Impairment of the VVOR is suggestive of vestibulopathy with cerebellar dysfunction. In isolated vestibulopathy, the smooth pursuits (SP) and optokinetic reflexes (OKR) are preserved and compensate for the abnormal vestibulo-ocular reflex (VOR). However, in cerebellar dysfunction, the VOR compensates for the abnormal SP and OKR to maintain the VVOR [
6]. Impaired VVOR is clinically demonstrated by turning the head slowly while the gaze is maintained at an earth-fixed target. The compensatory eye movements in CANVAS are saccadic rather than smooth, thereby localizing the abnormality to both the cerebellar and vestibular systems [
10]. Traschütz et al. [
2] reported that visual compensation, sensory symptoms, and cough are strong determinants of
RFC1-positive patients.
Another radiological clue to diagnosing CANVAS, as seen in our patient, is the characteristic brain imaging findings. In fifty-six
RFC1-positive patients, vermian atrophy was the most consistent finding, as it is seen in approximately 80% of patients, which is more frequent than cerebellar atrophy.
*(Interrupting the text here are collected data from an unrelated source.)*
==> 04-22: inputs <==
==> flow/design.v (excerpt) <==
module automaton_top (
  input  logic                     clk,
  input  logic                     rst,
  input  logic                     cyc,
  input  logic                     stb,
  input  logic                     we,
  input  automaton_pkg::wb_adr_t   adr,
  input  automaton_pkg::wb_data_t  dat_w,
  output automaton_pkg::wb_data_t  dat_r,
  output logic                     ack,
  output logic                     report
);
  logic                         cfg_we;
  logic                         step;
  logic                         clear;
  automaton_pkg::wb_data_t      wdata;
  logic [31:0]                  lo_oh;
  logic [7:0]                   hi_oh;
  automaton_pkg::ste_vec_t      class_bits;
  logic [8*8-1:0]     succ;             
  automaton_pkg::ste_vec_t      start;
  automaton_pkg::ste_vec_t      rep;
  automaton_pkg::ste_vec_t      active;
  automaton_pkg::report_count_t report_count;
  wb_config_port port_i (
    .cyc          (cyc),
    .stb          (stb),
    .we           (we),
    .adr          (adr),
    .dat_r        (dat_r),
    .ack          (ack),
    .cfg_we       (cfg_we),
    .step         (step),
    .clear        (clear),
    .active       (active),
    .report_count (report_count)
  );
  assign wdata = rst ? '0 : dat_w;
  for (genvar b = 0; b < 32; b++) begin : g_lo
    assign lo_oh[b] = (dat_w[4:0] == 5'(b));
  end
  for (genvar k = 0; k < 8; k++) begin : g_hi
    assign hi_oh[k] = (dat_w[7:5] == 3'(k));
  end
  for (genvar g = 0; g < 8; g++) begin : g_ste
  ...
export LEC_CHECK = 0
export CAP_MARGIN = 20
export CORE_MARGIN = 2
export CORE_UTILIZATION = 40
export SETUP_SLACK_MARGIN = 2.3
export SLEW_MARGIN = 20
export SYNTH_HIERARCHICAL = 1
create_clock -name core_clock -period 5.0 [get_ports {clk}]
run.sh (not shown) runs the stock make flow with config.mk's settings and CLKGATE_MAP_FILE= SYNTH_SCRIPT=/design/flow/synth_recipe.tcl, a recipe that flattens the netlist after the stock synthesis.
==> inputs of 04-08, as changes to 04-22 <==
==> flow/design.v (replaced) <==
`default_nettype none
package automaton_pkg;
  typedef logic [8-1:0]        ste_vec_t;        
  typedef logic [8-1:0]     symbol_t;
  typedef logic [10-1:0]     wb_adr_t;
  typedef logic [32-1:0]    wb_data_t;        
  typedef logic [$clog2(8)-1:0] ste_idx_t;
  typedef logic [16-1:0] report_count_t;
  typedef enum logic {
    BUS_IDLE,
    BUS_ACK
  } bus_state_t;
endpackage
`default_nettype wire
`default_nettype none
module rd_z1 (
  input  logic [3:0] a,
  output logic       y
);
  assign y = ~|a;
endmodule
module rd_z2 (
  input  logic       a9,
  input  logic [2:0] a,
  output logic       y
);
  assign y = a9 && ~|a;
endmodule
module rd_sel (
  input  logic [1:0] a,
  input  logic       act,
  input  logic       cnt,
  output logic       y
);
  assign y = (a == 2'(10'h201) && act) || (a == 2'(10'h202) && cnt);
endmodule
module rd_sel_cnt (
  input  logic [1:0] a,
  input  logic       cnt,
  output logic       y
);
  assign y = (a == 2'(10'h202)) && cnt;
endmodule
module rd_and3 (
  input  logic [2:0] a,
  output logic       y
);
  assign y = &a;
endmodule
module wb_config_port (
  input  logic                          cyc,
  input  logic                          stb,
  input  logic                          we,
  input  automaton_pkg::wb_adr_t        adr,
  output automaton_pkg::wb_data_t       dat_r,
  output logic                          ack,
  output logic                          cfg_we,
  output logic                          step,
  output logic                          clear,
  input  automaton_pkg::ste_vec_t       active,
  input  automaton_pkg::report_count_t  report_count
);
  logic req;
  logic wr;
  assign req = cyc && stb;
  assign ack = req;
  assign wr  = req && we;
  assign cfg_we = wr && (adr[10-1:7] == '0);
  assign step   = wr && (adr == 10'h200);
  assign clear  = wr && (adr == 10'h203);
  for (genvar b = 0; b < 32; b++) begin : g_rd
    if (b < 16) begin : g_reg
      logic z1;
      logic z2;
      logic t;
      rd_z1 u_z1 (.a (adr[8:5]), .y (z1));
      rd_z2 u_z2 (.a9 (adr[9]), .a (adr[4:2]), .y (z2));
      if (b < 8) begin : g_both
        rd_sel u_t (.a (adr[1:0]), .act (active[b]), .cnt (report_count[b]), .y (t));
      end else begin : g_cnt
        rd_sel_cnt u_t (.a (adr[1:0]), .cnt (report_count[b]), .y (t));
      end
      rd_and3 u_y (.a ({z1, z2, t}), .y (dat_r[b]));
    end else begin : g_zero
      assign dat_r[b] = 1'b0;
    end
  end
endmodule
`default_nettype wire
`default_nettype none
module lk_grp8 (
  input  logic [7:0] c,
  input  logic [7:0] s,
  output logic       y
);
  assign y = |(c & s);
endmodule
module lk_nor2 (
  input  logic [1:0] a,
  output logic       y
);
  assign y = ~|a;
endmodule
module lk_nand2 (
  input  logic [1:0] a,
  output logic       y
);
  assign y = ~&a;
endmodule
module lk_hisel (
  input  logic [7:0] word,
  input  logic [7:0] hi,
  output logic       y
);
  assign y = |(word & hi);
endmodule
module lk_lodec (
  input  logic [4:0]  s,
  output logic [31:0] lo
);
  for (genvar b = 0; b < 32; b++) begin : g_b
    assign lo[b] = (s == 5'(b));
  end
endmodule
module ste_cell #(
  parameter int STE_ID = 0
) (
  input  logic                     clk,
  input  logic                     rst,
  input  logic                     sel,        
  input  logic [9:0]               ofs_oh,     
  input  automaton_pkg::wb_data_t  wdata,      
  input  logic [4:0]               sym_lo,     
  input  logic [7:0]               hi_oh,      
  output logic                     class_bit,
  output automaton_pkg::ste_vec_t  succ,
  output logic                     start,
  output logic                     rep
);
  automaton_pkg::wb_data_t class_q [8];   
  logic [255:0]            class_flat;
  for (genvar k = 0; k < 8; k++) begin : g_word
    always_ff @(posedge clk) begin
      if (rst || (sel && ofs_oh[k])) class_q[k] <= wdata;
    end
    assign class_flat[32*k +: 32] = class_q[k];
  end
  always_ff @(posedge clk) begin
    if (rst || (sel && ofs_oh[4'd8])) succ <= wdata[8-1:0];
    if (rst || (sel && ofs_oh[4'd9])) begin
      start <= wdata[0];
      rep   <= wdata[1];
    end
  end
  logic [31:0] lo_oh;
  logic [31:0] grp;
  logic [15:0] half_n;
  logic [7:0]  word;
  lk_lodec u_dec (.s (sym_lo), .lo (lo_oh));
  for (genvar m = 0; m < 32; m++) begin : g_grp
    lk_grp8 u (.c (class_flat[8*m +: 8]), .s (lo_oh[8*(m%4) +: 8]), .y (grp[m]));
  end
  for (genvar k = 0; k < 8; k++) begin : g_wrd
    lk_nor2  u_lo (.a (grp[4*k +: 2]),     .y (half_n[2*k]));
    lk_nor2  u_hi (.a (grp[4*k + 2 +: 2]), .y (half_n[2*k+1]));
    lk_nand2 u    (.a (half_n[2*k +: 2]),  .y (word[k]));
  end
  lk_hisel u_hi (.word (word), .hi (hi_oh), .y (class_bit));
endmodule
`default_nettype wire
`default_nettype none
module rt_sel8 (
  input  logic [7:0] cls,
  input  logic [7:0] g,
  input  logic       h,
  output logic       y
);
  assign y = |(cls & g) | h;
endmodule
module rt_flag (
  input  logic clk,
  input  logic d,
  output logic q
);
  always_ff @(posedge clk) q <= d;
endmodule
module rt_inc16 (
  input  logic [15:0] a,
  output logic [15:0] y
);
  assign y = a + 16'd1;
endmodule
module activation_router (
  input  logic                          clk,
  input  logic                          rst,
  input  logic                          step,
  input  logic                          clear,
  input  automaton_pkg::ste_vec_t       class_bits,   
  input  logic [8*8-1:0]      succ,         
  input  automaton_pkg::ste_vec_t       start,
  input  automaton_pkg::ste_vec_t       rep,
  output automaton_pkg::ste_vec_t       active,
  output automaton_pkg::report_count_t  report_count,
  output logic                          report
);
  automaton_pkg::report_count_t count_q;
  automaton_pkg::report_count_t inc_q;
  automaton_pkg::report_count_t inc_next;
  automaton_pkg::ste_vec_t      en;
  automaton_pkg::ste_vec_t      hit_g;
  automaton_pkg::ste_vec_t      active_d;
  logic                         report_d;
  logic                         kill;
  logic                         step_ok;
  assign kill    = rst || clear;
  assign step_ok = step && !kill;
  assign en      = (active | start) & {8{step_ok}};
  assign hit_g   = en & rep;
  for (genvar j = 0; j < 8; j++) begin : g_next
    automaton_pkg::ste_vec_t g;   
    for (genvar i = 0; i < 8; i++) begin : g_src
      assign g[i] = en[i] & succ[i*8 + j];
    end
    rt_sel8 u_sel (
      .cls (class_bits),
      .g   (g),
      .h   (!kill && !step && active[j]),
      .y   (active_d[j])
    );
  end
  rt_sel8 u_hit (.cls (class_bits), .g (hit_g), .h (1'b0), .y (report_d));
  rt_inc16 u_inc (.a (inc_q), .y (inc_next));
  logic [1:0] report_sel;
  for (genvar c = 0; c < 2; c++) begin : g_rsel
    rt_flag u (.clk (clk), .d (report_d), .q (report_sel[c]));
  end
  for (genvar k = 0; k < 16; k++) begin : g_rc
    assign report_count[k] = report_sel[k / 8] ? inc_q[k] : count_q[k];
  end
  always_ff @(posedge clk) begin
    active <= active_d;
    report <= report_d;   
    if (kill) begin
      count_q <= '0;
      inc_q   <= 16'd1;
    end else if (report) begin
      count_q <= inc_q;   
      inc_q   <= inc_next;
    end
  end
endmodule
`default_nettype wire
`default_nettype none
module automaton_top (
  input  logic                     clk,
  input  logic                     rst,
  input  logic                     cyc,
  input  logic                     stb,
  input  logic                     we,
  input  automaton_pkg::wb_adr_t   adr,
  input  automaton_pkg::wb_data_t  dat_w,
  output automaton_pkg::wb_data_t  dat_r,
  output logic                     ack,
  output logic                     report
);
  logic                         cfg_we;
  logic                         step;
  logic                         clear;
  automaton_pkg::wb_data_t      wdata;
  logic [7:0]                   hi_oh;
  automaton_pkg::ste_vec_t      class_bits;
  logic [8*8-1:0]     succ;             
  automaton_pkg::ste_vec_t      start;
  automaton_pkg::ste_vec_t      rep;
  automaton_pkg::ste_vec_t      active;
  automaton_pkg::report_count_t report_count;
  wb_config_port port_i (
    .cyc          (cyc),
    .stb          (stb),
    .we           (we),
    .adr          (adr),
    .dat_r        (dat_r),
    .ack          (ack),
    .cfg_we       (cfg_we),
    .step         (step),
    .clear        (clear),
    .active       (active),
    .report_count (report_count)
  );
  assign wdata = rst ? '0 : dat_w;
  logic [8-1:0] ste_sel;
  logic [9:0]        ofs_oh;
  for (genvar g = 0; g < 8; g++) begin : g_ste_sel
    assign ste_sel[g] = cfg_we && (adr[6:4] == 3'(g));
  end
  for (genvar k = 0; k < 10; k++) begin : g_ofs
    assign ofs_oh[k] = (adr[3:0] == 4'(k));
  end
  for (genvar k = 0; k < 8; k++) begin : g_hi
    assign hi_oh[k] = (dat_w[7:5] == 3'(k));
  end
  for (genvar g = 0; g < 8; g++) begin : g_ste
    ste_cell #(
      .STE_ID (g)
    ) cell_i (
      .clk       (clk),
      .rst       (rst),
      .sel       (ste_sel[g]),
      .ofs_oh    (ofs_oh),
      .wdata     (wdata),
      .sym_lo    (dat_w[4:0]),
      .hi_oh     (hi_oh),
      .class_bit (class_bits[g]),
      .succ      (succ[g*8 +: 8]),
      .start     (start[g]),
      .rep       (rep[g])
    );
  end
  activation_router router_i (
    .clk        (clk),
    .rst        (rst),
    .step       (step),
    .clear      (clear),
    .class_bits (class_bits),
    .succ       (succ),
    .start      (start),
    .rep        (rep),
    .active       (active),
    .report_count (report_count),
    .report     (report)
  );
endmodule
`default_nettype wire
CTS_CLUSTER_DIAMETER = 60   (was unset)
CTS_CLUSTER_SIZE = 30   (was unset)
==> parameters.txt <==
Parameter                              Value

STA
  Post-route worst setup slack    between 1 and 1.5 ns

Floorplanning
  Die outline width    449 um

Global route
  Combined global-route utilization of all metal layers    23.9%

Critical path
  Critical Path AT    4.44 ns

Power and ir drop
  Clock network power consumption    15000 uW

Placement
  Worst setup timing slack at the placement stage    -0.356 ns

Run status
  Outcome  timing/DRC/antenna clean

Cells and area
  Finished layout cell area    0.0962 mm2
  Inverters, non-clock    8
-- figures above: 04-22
Anterior and dorsal vermian involvement occur in lobules VI, VIIA and VIIB, and the hemispheric atrophy in the posterosuperior and horizontal fissures occur in Crus 1 of the cerebellum [
4]. Brain stem atrophy, primarily affecting the pons and mid brain, was seen in 13% of cases and was associated with a longer disease duration and worsening eye movement abnormalities [
2]. Nonspecific supratentorial abnormalities or cerebral atrophy were seen in 19% of
RFC1-positive patients [
5]. Our patient did not have any pontine atrophy or any cerebral atrophy disproportionate to her age.